The image of victory on a baseball field is often one of joy, camaraderie, and triumph, but sometimes, it’s marked by a deep, aching absence. As the Los Angeles Dodgers clinched one of the most thrilling World Series titles in recent memory, their dependable left-handed reliever, Alex Vesia, was not on the mound. He wasn’t celebrating in the locker room. He wasn’t even at the stadium. He was mourning the unimaginable.
A Quiet Goodbye Before the Biggest Dodgers Game of the Year
Just days before the Series began, Vesia and his wife, Kayla, shared that their newborn daughter, Sterling, had passed away on October 26. The team cited a “deeply personal matter” at the time, but the heartbreak behind those words only became clear after the Series ended. The loss was sudden and devastating, casting a long shadow over what should have been a celebratory moment in the couple’s life and Vesia’s career.

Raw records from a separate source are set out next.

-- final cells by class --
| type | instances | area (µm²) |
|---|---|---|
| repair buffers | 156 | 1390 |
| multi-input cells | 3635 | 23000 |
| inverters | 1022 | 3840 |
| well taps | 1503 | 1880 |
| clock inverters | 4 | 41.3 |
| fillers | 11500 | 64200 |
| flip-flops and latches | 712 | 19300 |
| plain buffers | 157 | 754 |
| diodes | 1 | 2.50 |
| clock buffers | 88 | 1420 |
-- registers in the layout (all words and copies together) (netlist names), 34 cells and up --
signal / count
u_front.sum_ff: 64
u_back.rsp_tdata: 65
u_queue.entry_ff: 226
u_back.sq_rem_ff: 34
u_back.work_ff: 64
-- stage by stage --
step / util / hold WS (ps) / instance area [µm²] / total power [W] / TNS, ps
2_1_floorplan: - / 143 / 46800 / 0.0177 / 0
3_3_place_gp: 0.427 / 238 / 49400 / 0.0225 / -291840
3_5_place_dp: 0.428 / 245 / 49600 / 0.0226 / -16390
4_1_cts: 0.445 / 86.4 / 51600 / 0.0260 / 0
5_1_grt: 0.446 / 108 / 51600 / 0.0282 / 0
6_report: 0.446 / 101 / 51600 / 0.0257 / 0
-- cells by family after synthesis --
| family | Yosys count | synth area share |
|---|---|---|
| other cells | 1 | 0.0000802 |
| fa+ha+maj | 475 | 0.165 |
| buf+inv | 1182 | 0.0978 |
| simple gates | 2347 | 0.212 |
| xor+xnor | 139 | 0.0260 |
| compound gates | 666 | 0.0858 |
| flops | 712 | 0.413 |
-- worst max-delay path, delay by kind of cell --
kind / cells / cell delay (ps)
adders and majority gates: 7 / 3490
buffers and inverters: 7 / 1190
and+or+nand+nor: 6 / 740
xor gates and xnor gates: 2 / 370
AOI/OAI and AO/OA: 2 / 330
[src/rtl/core/nsg_pkg.sv]
// Shared widths, constants and saturating scale functions for the smooth number generator.
`timescale 1ns / 1ps

package nsg_pkg;

    localparam int VALUE_W       = 40;
    localparam int INDEX_W       = 12;
    localparam int MAX_N_DEFAULT = 2048;

    localparam logic [VALUE_W-1:0] VALUE_MAX = {VALUE_W{1'b1}};
    localparam logic [VALUE_W-1:0] VALUE_ONE = VALUE_W'(1);

    // Products carry three guard bits; any of them set means the value saturates.
    function automatic logic [VALUE_W-1:0] f_sat(input logic [VALUE_W+2:0] p);
        return (p[VALUE_W+2:VALUE_W] != 3'b000) ? VALUE_MAX : p[VALUE_W-1:0];
    endfunction

    function automatic logic [VALUE_W-1:0] f_times2(input logic [VALUE_W-1:0] v);
        return f_sat({2'b00, v, 1'b0});
    endfunction

    function automatic logic [VALUE_W-1:0] f_times3(input logic [VALUE_W-1:0] v);
        return f_sat({3'b000, v} + {2'b00, v, 1'b0});
    endfunction

    function automatic logic [VALUE_W-1:0] f_times5(input logic [VALUE_W-1:0] v);
        return f_sat({3'b000, v} + {1'b0, v, 2'b00});
    endfunction

endpackage

[src/rtl/core/nsg_ctrl.sv]
// Sequencer that extends the sequence store by a three-way merge and answers queries.
`timescale 1ns / 1ps

module nsg_ctrl #(
    parameter int MAX_N = nsg_pkg::MAX_N_DEFAULT,
    parameter int AW    = (MAX_N > 1) ? $clog2(MAX_N) : 1,
    parameter int FW    = $clog2(MAX_N + 1)
) (
    input  logic                        i_clk,
    input  logic                        i_rst_n,
    input  logic                        i_in_valid,
    output logic                        o_in_stall,
    input  logic [FW-1:0]               i_n,
    input  logic                        i_clamp,
    output logic                        o_out_valid,
    input  logic                        i_out_stall,
    output logic [nsg_pkg::VALUE_W-1:0] o_smooth_value,
    output logic                        o_index_clamped,
    output logic                        o_we,
    output logic [AW-1:0]               o_waddr,
    output logic [nsg_pkg::VALUE_W-1:0] o_wdata,
    output logic [AW-1:0]               o_addr_a,
    output logic [AW-1:0]               o_addr_b,
    input  logic [nsg_pkg::VALUE_W-1:0] i_rdata_a,
    input  logic [nsg_pkg::VALUE_W-1:0] i_rdata_b
);
    import nsg_pkg::*;

    typedef enum logic [2:0] {
        S_IDLE,
        S_INIT,
        S_MERGE,
        S_LOAD,
        S_ANSWER
    } t_state;

    t_state             r_state;
    logic [FW-1:0]      r_n;
    logic               r_clamp;
    logic [FW-1:0]      r_fill;
    logic [AW-1:0]      r_ptr2;
    logic [AW-1:0]      r_ptr3;
    logic [AW-1:0]      r_ptr5;
    logic [VALUE_W-1:0] r_c2;
    logic [VALUE_W-1:0] r_c3;
    logic [VALUE_W-1:0] r_c5;
    logic [VALUE_W-1:0] r_last;
    logic [2:0]         r_pend;
    logic               r_fwd_a;
    logic               r_fwd_b;
    logic               r_out_valid;
    logic [VALUE_W-1:0] r_out_value;
    logic               r_out_clamp;

    logic [VALUE_W-1:0] w_next;
    logic               w_a2;
    logic               w_a3;
    logic               w_a5;
    logic [AW-1:0]      w_p2n;
    logic [AW-1:0]      w_p3n;
    logic [AW-1:0]      w_p5n;
    logic [AW-1:0]      w_pbn;
    logic [AW-1:0]      w_fill_addr;
    logic [FW-1:0]      w_n_minus1;
    logic               w_grow;
    logic               w_out_free;
    logic [VALUE_W-1:0] w_src_a;
    logic [VALUE_W-1:0] w_src_b;

    always_comb begin
        w_next = r_c2;
        if (r_c3 < w_next) begin
            w_next = r_c3;
        end
        if (r_c5 < w_next) begin
            w_next = r_c5;
        end
    end

    assign w_a2        = (r_c2 == w_next);
    assign w_a3        = (r_c3 == w_next);
    assign w_a5        = (r_c5 == w_next);
    assign w_p2n       = r_ptr2 + AW'(1);
    assign w_p3n       = r_ptr3 + AW'(1);
    assign w_p5n       = r_ptr5 + AW'(1);
    // Port B serves the times-three pointer first; times-five is read after it if both move.
    assign w_pbn       = w_a3 ? w_p3n : w_p5n;
    assign w_fill_addr = r_fill[AW-1:0];
    assign w_n_minus1  = r_n - FW'(1);
    assign w_grow      = (r_state == S_MERGE) && (r_fill < r_n);
    assign w_out_free  = !r_out_valid || !i_out_stall;
    // A refetch that hit the entry written in the same cycle takes the written value.
    assign w_src_a     = r_fwd_a ? r_last : i_rdata_a;
    assign w_src_b     = r_fwd_b ? r_last : i_rdata_b;

    always_comb begin
        o_we     = 1'b0;
        o_waddr  = w_fill_addr;
        o_wdata  = w_next;
        o_addr_a = w_p2n;
        o_addr_b = r_ptr5;
        unique case (r_state)
            S_INIT: begin
                o_we    = 1'b1;
                o_waddr = '0;
                o_wdata = VALUE_ONE;
            end
            S_MERGE: begin
                o_we     = w_grow;
                o_addr_a = w_grow ? w_p2n : w_n_minus1[AW-1:0];
                o_addr_b = w_pbn;
            end
            S_ANSWER: begin
                o_addr_a = w_n_minus1[AW-1:0];
            end
            S_IDLE, S_LOAD: begin
                o_addr_b = r_ptr5;
            end
            default: begin
                o_we = 1'b0;
            end
        endcase
    end

    always_ff @(posedge i_clk) begin
        if (!i_rst_n) begin
            r_state     <= S_IDLE;
            r_fill      <= '0;
            r_ptr2      <= '0;
            r_ptr3      <= '0;
            r_ptr5      <= '0;
            r_pend      <= '0;
            r_out_valid <= 1'b0;
        end else begin
            // The answer state reloads the output register itself.
            if (r_out_valid && !i_out_stall && (r_state != S_ANSWER)) begin
                r_out_valid <= 1'b0;
            end
            unique case (r_state)
                S_IDLE: begin
                    if (i_in_valid) begin
                        r_n     <= i_n;
                        r_clamp <= i_clamp;
                        r_state <= (r_fill == '0) ? S_INIT : S_MERGE;
                    end
                end
                S_INIT: begin
                    r_fill  <= FW'(1);
                    r_c2    <= f_times2(VALUE_ONE);
                    r_c3    <= f_times3(VALUE_ONE);
                    r_c5    <= f_times5(VALUE_ONE);
                    r_state <= S_MERGE;
                end
                S_MERGE: begin
                    if (w_grow) begin
                        r_fill  <= r_fill + FW'(1);
                        r_last  <= w_next;
                        r_pend  <= {w_a2, w_a3, w_a5};
                        r_fwd_a <= (w_p2n == w_fill_addr);
                        r_fwd_b <= (w_pbn == w_fill_addr);
                        if (w_a2) begin
                            r_ptr2 <= w_p2n;
                        end
                        if (w_a3) begin
                            r_ptr3 <= w_p3n;
                        end
                        if (w_a5) begin
                            r_ptr5 <= w_p5n;
                        end
                        r_state <= S_LOAD;
                    end else begin
                        r_state <= S_ANSWER;
                    end
                end
                S_LOAD: begin
                    if (r_pend[2]) begin
                        r_c2 <= f_times2(w_src_a);
                    end
                    if (r_pend[1]) begin
                        r_c3 <= f_times3(w_src_b);
                    end else if (r_pend[0]) begin
                        r_c5 <= f_times5(w_src_b);
                    end
                    if (r_pend[1] && r_pend[0]) begin
                        r_pend  <= 3'b001;
                        r_fwd_b <= 1'b0;
                        r_state <= S_LOAD;
                    end else begin
                        r_state <= S_MERGE;
                    end
                end
                S_ANSWER: begin
                    if (w_out_free) begin
                        r_out_valid <= 1'b1;
                        r_out_value <= i_rdata_a;
                        r_out_clamp <= r_clamp;
                        r_state     <= S_IDLE;
                    end
                end
                default: begin
                    r_state <= S_IDLE;
                end
            endcase
        end
    end

    assign o_in_stall      = (r_state != S_IDLE);
    assign o_out_valid     = r_out_valid;
    assign o_smooth_value  = r_out_value;
    assign o_index_clamped = r_out_clamp;

endmodule

[config.mk]
export PLATFORM = sky130hd
export DESIGN_NAME = nsg_ctrl
export DESIGN_NICKNAME = d
export VERILOG_FILES = /design/src/rtl/core/nsg_pkg.sv /design/src/rtl/core/nsg_ctrl.sv
export SDC_FILE = /design/constraint.sdc
export NUM_CORES = 1
export LEC_CHECK = 0
export BUFFER_PORTS_ARGS = -buffer_cell sky130_fd_sc_hd__buf_2
export CAP_MARGIN = 20
export CORE_ASPECT_RATIO = 0.9
export CORE_UTILIZATION = 40
export CTS_CLUSTER_DIAMETER = 30
export CTS_CLUSTER_SIZE = 14
export DETAILED_ROUTE_END_ITERATION = 8
export PLACE_DENSITY = 0.61
export SYNTH_ARGS = -nofsm -noshare
export SYNTH_HDL_FRONTEND = slang
export SYNTH_SLANG_ARGS = --single-unit
[constraint.sdc]
create_clock -name i_clk -period 19.35 [get_ports i_clk]
set_input_delay 0.9675 -clock i_clk [delete_from_list [all_inputs] [get_ports i_clk]]
set_output_delay 0.9675 -clock i_clk [all_outputs]
set_load 0.005 [all_outputs]
==> flow_summary.yaml, run 1 <==
status:
  outcome: "finished, final reports clean"
power:
  fin_total_pwr_uw: 3590
  power.net_switching_uw: 1470
  pwr_density_cell_nw_per_um2: 144
  sw_frac_of_total: 0.409
  static_leakage_uw: 0.0105
  clock_power_share: 0.351
  sequentialPowerShare: 0.222
  ir_drop_mv: 0.0799
  comb_power_share: 0.428
  cell_internal_pwr_uw: 2130
placed_design:
  routabilityCongestion: 1.04
  place_inst: 3013
  io_buffer_count: 213
  dp_hpwl_mm: 56.1
die:
  fp.dieW_um: 241
  io-pin-count: 214
  die_height_um: 217
  initial_core_util: 0.406
  design.core.area_um2: 50600
  row_count: 78
  floorplan_die_area_um2: 52200
clock_network:
  clk_root_buffer_cell: "sky130_fd_sc_hd__clkbuf_16"
  cts_bufs_inserted: 71
  cts_sink_count: 268
  post-cts-setup-buffers: 0
  postCtsHoldBufs: 0
  cts_tree: "done"
  post_cts_resized: 0
  maximum_count_of_clock_buffers_along_a_single_path: 3
  clk-insertion-delay-late_ns: 0.62
  cts.clk_slew.worst_paths_ns: 0.04
  htreeDepth: 3
timing:
  worst-slew-pin-transition_ns: 1.09
  crit_path_time_final_ns: 11.07
  slew_headroom: 0.267
  grt_setup_unrepaired: "false"
  hold_viol: 0
  worst_clock_skew_ns: 0.0215
  sum_neg_setup_slack_ns: 0
  achievable_freq_mhz: 90.4
  maxSlewViolCount: 0
  share_of_the_clock_period_used_by_the_worst_path_after_layout: 0.572
  setup_viol: 0
layout:
  stdcell_count: 3144
  final_layout_size_suffix_gt1_frac: 0.180
  mostFrequentLayoutCell: "sky130_fd_sc_hd__a21oi_1"
  fillerInstances: 4732
  final_cell_mix: "sky130_fd_sc_hd__a21oi_1 (228), sky130_fd_sc_hd__edfxtp_1 (216), sky130_fd_sc_hd__buf_2 (213)"
  design.final.nets: 2680
  multiInputGateArea_um2: 12200
  seqCellArea_um2: 7530
  antennaDiodeCount: 0
  area_growth_pct: 21.4
  final_core_utilization: 0.493
synthesis:
  netlist_top_cells_area: "sky130_fd_sc_hd__edfxtp_1 (32%), sky130_fd_sc_hd__ha_1 (11%), sky130_fd_sc_hd__xnor2_1 (5.9%)"
  synthesis.nets: 2462
  synth_warnings: 0
  netlist-cell-type-count: 88
  synthesis.area_um2: 20500
  synth_async_sr_flop_share: 0
  ys.flop_type: "sky130_fd_sc_hd__edfxtp_1"
  ys_seq_elements: 268
  share_of_the_synthesized_area_in_the_top_cell_type: 0.316
  cell_count_after_synthesis: 2189
  yosys.area.top_type: "sky130_fd_sc_hd__edfxtp_1"
  synth_sequential_area_ratio: 0.367
  synth_enable_flop_cells: 216
  syn_avg_cell_area_um2: 9.37
worst_hold_path:
  min-delay-path-class: "reg2reg"
detailed_routing:
  ant_nets: 0
  routed-via-count: 18424
  finalWirelength_mm: 74.2
  drtPass1Iterations: 5
  routed_via_density: 5.86
  wl_per_cell_um: 23.6
  initialDrtViolationCount: 1617
  drc: 0
setup_path:
  timing.critical_path.arrival_ns: 10.10
  cp-end-kind: "output port"
  timing.setup.critical_path_class: "reg2out"
  timing.critical_path.from_type: "flip-flop"
  worst_ep_required_time_ns: 18.38
  worstPathMaxFanout: 29
run:
  cap_viol_max_count: 0
global_route:
  grt.total_usage: 0.283
  grt_start_max_net_pins: 63
  via_count_of_the_first_global_routing_pass: 17527
  grt-ovfl-total: 0
  global_route_wire_length_before_repair_mm: 110
  grt_antenna_before_repair: 1
[cell usage after synthesis (all sizes together) (4+ instances only)]
master / number
nor3: 47
a31oi: 15
a211o: 5
a31o: 4
o22ai: 20
or2: 12
nand4: 39
xor2: 71
a22oi: 21
a221o: 10
edfxtp: 216
buf: 21
dfxtp: 52
o21a: 14
xnor2: 137
nor2: 174
o31ai: 4
nand2: 99
nand2b: 12
nor2b: 15
mux2: 36
or3: 19
a21boi: 7
nand3: 64
nor4: 22
or4: 9
ha: 174
a21o: 63
o22a: 7
a221oi: 9
a2111oi: 5
mux2i: 88
inv: 132
a211oi: 23
and3: 23
a21oi: 230
o21ai: 127
clkbuf: 72
o221ai: 15
nor3b: 5
and2: 17
o21bai: 7
[worst max-delay path, stage by stage (launching register included)]
cell and delay, ns:
sky130_fd_sc_hd__edfxtp_1 0.40, sky130_fd_sc_hd__inv_1 0.11, sky130_fd_sc_hd__ha_1 0.35, sky130_fd_sc_hd__nand4_2 0.23, sky130_fd_sc_hd__nor4_4 0.41, sky130_fd_sc_hd__nand2_2 0.15
sky130_fd_sc_hd__a31oi_1 0.43, sky130_fd_sc_hd__nor3_2 0.09, sky130_fd_sc_hd__buf_4 0.26, sky130_fd_sc_hd__mux2i_1 0.61, sky130_fd_sc_hd__ha_1 0.42, sky130_fd_sc_hd__a2111oi_0 0.38
sky130_fd_sc_hd__o21ai_0 0.14, sky130_fd_sc_hd__o221ai_1 0.22, sky130_fd_sc_hd__o211ai_1 0.25, sky130_fd_sc_hd__a41o_1 0.32, sky130_fd_sc_hd__a31oi_4 0.86, sky130_fd_sc_hd__nor2_4 0.24
sky130_fd_sc_hd__buf_4 0.34, sky130_fd_sc_hd__a21oi_1 0.53, sky130_fd_sc_hd__xor2_1 0.29, sky130_fd_sc_hd__or4_4 0.62, sky130_fd_sc_hd__or4_4 0.65, sky130_fd_sc_hd__nor2_1 0.63
sky130_fd_sc_hd__nor3_1 0.11, sky130_fd_sc_hd__a21oi_1 0.15, sky130_fd_sc_hd__o22ai_1 0.09, sky130_fd_sc_hd__buf_2 0.15
[power by group through the flow]
stage	Combinational, µW	Sequential (µW)	Clock (µW)
finish	1540	798	1260
global placement	1500	802	0
global route	1650	802	1310
floorplan	963	772	0
CTS	1510	794	1280
detailed placement	1500	802	0
[metrics by stage]
step | instance area [µm²] | setup WS [ns] | hold slack, ns
3_3_place_gp | 22300 | 9.31 | 0.414
3_5_place_dp | 22300 | 9.23 | 0.413
6_report | 24900 | 8.28 | 0.430
4_1_cts | 24900 | 8.53 | 0.437
5_1_grt | 24900 | 7.86 | 0.438
2_1_floorplan | 20500 | 11.74 | 0.400
[final timing paths]
| path | start | end | slack, ns | cells after the start |
|---|---|---|---|---|
| hold reg to reg | r_clamp | o_index_clamped | 0.43 | 0 |
| hold / removal | r_clamp | o_index_clamped | 0.43 | 0 |
| setup / recovery | r_c2[38] | o_addr_b[8] | 8.28 | 27 |
| setup reg to reg | r_c2[38] | r_fwd_b | 9.06 | 27 |
[final cells by class]
class | instances | share of cell area
multi-input combinational | 1696 | 0.490
sequential | 268 | 0.302
clock buffer | 81 | 0.0754
timing repair buffer | 238 | 0.0511
tap | 680 | 0.0342
clock inverter | 49 | 0.0275
inverter | 132 | 0.0199
[metal layers]
layer	vias up	wire length (µm)	part of all wire	track usage
li1	8596	-	-	-
met1	8985	35100	0.47	0.415
met2	727	31500	0.43	0.411
met3	116	5480	0.074	0.0545
met4	0	2060	0.028	0.0966
met5	-	0	0	0
[flip-flops by register name, summed over array words and instances, names as in the netlist]
name	cells
r_ptr5	11
r_fwd_a	1
r_ptr2	11
r_n	12
r_last	40
o_smooth_value	40
r_c2	40
r_c3	40
o_index_clamped	1
r_ptr3	11
r_fwd_b	1
o_out_valid	1
r_clamp	1
r_pend	3
r_c5	40
r_fill	12
r_state	3
[logic make-up (layout without fill, tap and decap cells)]
kind of cell	Yosys count	after routing	synth area share
AO/OA/AOI/OAI	619	619	0.190
XOR/XNOR	208	208	0.0888
adder cells (fa/ha/maj)	176	176	0.108
buffers and inverters	225	500	0.0433
flip-flops	268	268	0.367
multiplexers	124	124	0.0627
AND/OR/NAND/NOR	569	569	0.140
Power figures use the tool's default switching activity.
==> inputs of run 2 (changes only) <==
- PLACE_DENSITY: 0.61 -> 0.63
- clock period: 19.35 -> 10 ns (I/O delays scaled with it)
==> run 2 against run 1 <==
Critical path depth is 1 higher. Global-route usage is 0.57 points higher. Critical path type unchanged. Largest cell class unchanged. Total power is 100% higher. Largest power group unchanged. First-iteration DRC count is 3.8% higher. Final cell count is 2.5% higher. Critical endpoint is now o_addr_b[2]. Sequential cell count stayed put. Clock power is 110% higher. Via count is 1.9% higher. Register-to-register slack worse by 8.3 ns. Highest routed layer unchanged. Combinational power is 100% higher.
==> flow_summary.yaml, run 2 (synthesis results as in run 1) <==
timing:
  hold_viol: 0
  slew_headroom: 0.246
  worst-slew-pin-transition_ns: 1.13
  grt_setup_unrepaired: "false"
  share_of_the_clock_period_used_by_the_worst_path_after_layout: 0.972
  setup_viol: 0
  sum_neg_setup_slack_ns: 0
  worst_clock_skew_ns: 0.0189
  layout_setup_ws_ns: 0.283
  final.hold.worst_slack_ns: 0.0667
  maxSlewViolCount: 0
  achievable_freq_mhz: 103
  crit_path_time_final_ns: 9.72
worst_hold_path:
  timing.hold.worst_path_depth: 1
  worstHoldEndpoint: "r_n[10]"
  min-delay-path-class: "in2reg"
  launch_instance_of_the_worst_min_delay_path: "i_n[10]"
detailed_routing:
  initialDrtViolationCount: 1678
  ant_nets: 0
  finalWirelength_mm: 76.4
  routed-via-count: 18775
  routed_via_density: 5.83
  drtPass1Iterations: 6
  wl_per_cell_um: 23.7
  drc: 0
setup_path:
  timing.critical_path.arrival_ns: 9.22
  critPathMaxStageDelay_ns: 0.69
  worst_ep_required_time_ns: 9.50
  timing.setup.critical_path_class: "reg2out"
  timing.rr.start: "r_c2[38]"
  critPathSlowestCell: "sky130_fd_sc_hd__a311oi_4"
  cp-end-kind: "output port"
  reg2reg_to: "r_fwd_b"
  worstPathMaxFanout: 13
  timing.critical_path.from_type: "flip-flop"
  timing.reg2reg.worst_path_depth: 26
  r2r_setup_slack_ns: 0.72
  timing.critical_path.mode_cell: "sky130_fd_sc_hd__buf_4"
global_route:
  grt-ovfl-total: 0
  grt_start_max_net_pins: 61
  grt_antenna_before_repair: 1
  via_count_of_the_first_global_routing_pass: 18126
  global_route_wire_length_before_repair_mm: 113
  grt.total_usage: 0.289
clock_network:
  htreeDepth: 3
  maximum_count_of_clock_buffers_along_a_single_path: 3
  cts_tree: "done"
  cts_sink_count: 268
  cts.clk_slew.worst_paths_ns: 0.04
  clk_root_buffer_cell: "sky130_fd_sc_hd__clkbuf_16"
  post_cts_resized: 0
  cts_bufs_inserted: 76
  clk-insertion-delay-late_ns: 0.61
layout:
  area_growth_pct: 25.1
  final_core_utilization: 0.508
  final_cell_mix: "sky130_fd_sc_hd__a21oi_1 (228), sky130_fd_sc_hd__edfxtp_1 (216), sky130_fd_sc_hd__buf_2 (213)"
  antennaDiodeCount: 0
  fillerInstances: 4791
  final_layout_size_suffix_gt1_frac: 0.207
  design.final.nets: 2753
  final_cell_area_um2: 25700
  mostFrequentLayoutCell: "sky130_fd_sc_hd__a21oi_1"
die:
  floorplan_die_area_um2: 52200
  initial_core_util: 0.406
  io-pin-count: 214
  fp.dieW_um: 241
  row_count: 78
  design.core.area_um2: 50600
  die_height_um: 217
run:
  cap_viol_max_count: 0
placed_design:
  io_buffer_count: 213
  dpl-instance-area_um2: 22800
  dp_hpwl_mm: 58.1
  pre_cts_ws_ns: 0.782
  routabilityCongestion: 1.04
power:
  pwr_density_cell_nw_per_um2: 285
  sequentialPowerShare: 0.212
  comb_power_share: 0.426
  static_leakage_uw: 0.0110
  power.net_switching_uw: 2900
  cell_internal_pwr_uw: 4420
  sw_frac_of_total: 0.396
  ir_drop_mv: 0.212
  clock_power_share: 0.362
status:
  outcome: "finished, final reports clean"
## run 2: cell types whose count changed in the layout (fill, tap and decap cells not counted), moves of 2 or more
cell | before | now
sky130_fd_sc_hd__clkinv_4 | 0 | 8
sky130_fd_sc_hd__bufinv_16 | 13 | 18
sky130_fd_sc_hd__clkbuf_16 | 73 | 77
sky130_fd_sc_hd__inv_16 | 3 | 1
sky130_fd_sc_hd__buf_12 | 0 | 2
sky130_fd_sc_hd__clkbuf_1 | 6 | 4
sky130_fd_sc_hd__buf_4 | 24 | 89
## run 2: final cells by class
type / count / area, µm² / area share
clock buffer: 82 / 1960 / 0.0762
timing repair buffer: 305 / 1800 / 0.0702
clock inverter: 58 / 823 / 0.0321
tap: 680 / 851 / 0.0332
multi-input combinational: 1697 / 12200 / 0.476
inverter: 132 / 495 / 0.0193
sequential: 268 / 7530 / 0.293
## run 2: worst max-delay path by stage
stage	slack (ns)	to	startpoint
2_1_floorplan	2.86	o_addr_b[6]	r_c3[38]
3_3_place_gp	0.92	r_fwd_b	r_c2[36]
3_5_place_dp	0.78	r_fwd_b	r_c2[36]
4_1_cts	0.26	o_addr_b[2]	r_c2[36]
5_1_grt	0.03	o_addr_b[2]	r_c2[38]
6_report	0.28	o_addr_b[2]	r_c2[38]
## run 2: what timing repair did
action | CTS | global route
hold buffers | 0 | 0
endpoints found under the setup margin | 0 | 5
setup buffers | 0 | 0
## run 2: per-stage QoR
step / total power, µW / instances
after global routing: 7620 / 3222
final: 7320 / 3222
after CTS: 7280 / 3220
after detailed placement: 4600 / 3080
after global placement: 4590 / 3079
after floorplan: 3360 / 2189
## run 2: layer usage
layer,GRT usage,part of all wire
met5,0,0
met2,0.440,0.44
met3,0.0498,0.068
met4,0.110,0.034
met1,0.405,0.46
## run 2: power by group through the flow
stage	logic [µW]	registers (µW)	clock network [µW]
final	3120	1550	2650
after global routing	3340	1560	2730
after CTS	3060	1550	2680
after detailed placement	3030	1560	0
after global placement	3030	1560	0
after floorplan	1860	1490	0
## run 2: critical path: cells and delay by family (launching register included)
| family | cells | cell delay [ns] |
|---|---|---|
| muxes | 2 | 0.69 |
| DFF | 1 | 0.43 |
| buffers and inverters | 5 | 0.98 |
| AOI/OAI and AO/OA | 9 | 2.87 |
| and+or+nand+nor | 10 | 2.86 |
| adders and majority gates | 2 | 0.77 |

Now, three months later, Kayla has returned to social media, not with a message of recovery, but with a raw and unfiltered glimpse into what comes after the funeral, after the condolences, after the headlines. Grief, as she explained, doesn’t follow a schedule. It’s uneven, unpredictable, and ongoing. “Every day is so different for us right now,” she admitted in a quiet TikTok update, adding that both she and Alex are simply “trying to get through it.”
From Mourning to Meaning: A Mother’s New Mission
There’s no playbook for this kind of loss, no training regimen that prepares you for burying your child. But in speaking up, Kayla has opened a door for others, not into her pain, exactly, but into the strange space that grief occupies when the world moves on, and you’re still standing in the wreckage.
She was honest about the limits of what she can share and what she’s ready to say. “I will not be coming on here and crying,” she said firmly. Her words were not performative. They were an offering. Not for sympathy, but for solidarity. For anyone out there facing a similar silence after unspeakable loss.
Baseball Honors a Teammate’s Pain
Their daughter’s memory was honored in small, solemn gestures; both the Dodgers and the Blue Jays wore Vesia’s number, 51, on their caps during the World Series. The gesture was brief, but the message was profound. This wasn’t just about baseball anymore.
Alex Vesia, just 29, had been one of the team’s most reliable bullpen arms all season. His absence during the postseason was deeply felt, even as the Dodgers lifted the trophy. But as Kayla made clear, there are moments in life when the scoreboard no longer matters.
“We love you forever & you’re with us always,” they had written in October. And now, with grace, pain, and strength, Kayla is choosing to speak again, not for closure, but to remind others that they are not alone.